Of the entries below, return exactly those lines that fall between the one containing "a21oi_1: 166" and the one containing "Power figures use", the two end lines included.

Source records
[Start of section]
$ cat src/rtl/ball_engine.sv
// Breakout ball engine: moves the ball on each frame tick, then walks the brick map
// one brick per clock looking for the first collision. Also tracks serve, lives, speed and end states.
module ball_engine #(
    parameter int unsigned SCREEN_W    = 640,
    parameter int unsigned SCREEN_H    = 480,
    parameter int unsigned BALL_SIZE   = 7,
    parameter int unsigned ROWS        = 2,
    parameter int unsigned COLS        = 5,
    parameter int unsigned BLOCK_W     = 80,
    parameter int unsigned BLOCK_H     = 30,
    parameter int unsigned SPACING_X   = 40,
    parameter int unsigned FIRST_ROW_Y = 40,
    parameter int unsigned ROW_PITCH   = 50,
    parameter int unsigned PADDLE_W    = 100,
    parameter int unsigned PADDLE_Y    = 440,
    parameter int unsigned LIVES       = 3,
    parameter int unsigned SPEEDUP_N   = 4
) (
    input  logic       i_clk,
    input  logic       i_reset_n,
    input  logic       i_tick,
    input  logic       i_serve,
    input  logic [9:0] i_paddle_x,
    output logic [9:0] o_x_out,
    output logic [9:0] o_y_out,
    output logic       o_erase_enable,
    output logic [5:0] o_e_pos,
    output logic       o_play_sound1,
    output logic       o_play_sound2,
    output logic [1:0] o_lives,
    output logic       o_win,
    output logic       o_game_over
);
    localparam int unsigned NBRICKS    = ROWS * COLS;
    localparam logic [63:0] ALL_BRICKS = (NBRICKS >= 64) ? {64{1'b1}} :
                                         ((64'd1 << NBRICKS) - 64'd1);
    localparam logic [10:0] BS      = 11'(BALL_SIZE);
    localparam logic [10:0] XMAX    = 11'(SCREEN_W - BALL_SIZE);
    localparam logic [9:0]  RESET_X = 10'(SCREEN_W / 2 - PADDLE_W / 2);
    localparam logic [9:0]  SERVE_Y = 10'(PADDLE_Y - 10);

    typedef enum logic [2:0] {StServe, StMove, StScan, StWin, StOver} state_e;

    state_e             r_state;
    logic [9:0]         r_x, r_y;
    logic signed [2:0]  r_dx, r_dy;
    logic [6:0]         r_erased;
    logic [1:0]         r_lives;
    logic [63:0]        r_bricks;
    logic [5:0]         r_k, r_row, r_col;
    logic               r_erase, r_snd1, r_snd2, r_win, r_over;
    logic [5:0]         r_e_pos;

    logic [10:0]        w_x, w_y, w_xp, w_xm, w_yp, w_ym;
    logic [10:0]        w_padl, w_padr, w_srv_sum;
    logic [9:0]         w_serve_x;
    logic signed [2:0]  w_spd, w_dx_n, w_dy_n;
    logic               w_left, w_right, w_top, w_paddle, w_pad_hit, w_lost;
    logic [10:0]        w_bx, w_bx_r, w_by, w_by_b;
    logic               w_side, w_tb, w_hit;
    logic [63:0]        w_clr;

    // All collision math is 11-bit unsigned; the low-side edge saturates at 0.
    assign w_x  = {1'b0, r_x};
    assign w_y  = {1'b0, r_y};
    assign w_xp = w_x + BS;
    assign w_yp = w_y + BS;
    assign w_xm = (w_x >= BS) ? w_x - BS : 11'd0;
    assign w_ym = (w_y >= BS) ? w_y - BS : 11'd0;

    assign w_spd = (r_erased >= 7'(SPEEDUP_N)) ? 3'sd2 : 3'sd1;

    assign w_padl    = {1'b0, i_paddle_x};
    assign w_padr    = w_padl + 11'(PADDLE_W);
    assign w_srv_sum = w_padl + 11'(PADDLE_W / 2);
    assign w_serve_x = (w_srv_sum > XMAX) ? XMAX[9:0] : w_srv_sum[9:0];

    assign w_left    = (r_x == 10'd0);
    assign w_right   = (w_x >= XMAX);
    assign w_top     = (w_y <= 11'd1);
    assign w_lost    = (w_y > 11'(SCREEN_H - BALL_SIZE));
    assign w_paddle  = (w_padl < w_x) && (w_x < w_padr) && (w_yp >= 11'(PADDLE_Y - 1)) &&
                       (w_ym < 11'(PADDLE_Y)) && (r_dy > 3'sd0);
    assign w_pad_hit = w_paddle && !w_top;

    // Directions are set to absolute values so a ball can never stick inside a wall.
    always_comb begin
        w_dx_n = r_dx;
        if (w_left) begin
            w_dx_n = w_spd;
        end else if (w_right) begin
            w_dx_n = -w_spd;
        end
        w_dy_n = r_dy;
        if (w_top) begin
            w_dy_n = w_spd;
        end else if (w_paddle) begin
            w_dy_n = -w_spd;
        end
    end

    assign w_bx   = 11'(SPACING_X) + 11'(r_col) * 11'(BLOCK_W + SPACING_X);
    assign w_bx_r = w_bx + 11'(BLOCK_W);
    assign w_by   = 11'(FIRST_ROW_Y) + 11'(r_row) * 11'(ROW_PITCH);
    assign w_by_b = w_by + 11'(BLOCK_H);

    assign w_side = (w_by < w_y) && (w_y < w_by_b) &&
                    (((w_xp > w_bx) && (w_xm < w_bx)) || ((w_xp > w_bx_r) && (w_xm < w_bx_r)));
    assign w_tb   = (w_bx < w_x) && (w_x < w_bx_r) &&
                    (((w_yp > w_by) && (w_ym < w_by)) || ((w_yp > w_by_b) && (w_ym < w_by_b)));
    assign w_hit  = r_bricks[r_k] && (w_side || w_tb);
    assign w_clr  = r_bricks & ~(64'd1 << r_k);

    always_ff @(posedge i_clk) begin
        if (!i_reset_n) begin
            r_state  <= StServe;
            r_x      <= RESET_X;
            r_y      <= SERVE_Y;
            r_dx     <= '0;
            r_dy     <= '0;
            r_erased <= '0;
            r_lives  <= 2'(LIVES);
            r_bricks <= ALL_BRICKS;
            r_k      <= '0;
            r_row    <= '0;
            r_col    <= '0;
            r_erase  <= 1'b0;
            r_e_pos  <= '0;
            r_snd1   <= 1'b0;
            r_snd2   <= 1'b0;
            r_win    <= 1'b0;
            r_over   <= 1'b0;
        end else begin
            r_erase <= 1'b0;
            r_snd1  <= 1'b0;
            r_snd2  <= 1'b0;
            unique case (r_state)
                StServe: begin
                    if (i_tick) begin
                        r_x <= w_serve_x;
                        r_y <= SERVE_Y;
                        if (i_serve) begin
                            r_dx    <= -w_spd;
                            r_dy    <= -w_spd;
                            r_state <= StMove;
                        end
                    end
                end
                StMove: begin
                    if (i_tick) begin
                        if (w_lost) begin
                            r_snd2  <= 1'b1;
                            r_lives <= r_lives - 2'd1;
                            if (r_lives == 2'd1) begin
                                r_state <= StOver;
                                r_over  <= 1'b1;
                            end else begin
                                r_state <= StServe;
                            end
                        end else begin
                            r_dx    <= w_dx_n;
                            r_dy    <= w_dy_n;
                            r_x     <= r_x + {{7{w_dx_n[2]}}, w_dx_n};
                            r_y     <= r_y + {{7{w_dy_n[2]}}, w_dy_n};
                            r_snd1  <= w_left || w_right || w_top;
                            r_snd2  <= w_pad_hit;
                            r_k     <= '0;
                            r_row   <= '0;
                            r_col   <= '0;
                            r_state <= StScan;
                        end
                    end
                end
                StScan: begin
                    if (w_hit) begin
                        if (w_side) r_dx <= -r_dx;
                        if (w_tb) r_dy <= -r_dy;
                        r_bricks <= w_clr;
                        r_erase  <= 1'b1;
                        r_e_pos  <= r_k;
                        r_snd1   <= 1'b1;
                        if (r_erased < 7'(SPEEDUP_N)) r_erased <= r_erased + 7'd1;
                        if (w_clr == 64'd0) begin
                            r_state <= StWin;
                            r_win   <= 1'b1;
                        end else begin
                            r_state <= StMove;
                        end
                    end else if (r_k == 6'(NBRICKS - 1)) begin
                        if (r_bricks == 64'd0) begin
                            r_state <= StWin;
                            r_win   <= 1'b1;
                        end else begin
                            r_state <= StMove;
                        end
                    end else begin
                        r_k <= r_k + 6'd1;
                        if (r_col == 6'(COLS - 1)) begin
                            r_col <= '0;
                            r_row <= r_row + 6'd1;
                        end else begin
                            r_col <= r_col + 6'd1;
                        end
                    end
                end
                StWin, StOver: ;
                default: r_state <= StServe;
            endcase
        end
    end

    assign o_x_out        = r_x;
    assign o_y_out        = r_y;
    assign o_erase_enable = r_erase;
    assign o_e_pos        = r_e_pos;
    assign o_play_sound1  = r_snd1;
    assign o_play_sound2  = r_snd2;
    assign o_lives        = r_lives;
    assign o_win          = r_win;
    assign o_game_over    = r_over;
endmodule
[End of section]
[Start of section]
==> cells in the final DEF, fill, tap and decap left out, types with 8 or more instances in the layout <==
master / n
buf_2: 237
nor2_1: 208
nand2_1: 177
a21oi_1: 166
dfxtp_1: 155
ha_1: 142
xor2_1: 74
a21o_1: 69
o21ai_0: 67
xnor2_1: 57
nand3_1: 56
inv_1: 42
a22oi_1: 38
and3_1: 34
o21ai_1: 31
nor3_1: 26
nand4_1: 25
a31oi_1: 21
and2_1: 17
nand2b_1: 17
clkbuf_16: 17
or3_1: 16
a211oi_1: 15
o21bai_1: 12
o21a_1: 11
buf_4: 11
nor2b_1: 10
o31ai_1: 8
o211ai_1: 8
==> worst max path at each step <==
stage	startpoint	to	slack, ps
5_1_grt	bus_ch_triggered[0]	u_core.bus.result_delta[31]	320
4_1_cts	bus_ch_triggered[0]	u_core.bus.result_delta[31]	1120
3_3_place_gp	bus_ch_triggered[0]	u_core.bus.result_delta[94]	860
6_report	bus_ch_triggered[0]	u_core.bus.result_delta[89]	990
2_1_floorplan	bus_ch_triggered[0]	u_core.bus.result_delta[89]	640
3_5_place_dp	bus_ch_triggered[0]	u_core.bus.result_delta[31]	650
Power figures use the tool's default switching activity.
[End of section]
> [Written answer]:
a21oi_1: 166
dfxtp_1: 155
ha_1: 142
xor2_1: 74
a21o_1: 69
o21ai_0: 67
xnor2_1: 57
nand3_1: 56
inv_1: 42
a22oi_1: 38
and3_1: 34
o21ai_1: 31
nor3_1: 26
nand4_1: 25
a31oi_1: 21
and2_1: 17
nand2b_1: 17
clkbuf_16: 17
or3_1: 16
a211oi_1: 15
o21bai_1: 12
o21a_1: 11
buf_4: 11
nor2b_1: 10
o31ai_1: 8
o211ai_1: 8
==> worst max path at each step <==
stage	startpoint	to	slack, ps
5_1_grt	bus_ch_triggered[0]	u_core.bus.result_delta[31]	320
4_1_cts	bus_ch_triggered[0]	u_core.bus.result_delta[31]	1120
3_3_place_gp	bus_ch_triggered[0]	u_core.bus.result_delta[94]	860
6_report	bus_ch_triggered[0]	u_core.bus.result_delta[89]	990
2_1_floorplan	bus_ch_triggered[0]	u_core.bus.result_delta[89]	640
3_5_place_dp	bus_ch_triggered[0]	u_core.bus.result_delta[31]	650
Power figures use the tool's default switching activity.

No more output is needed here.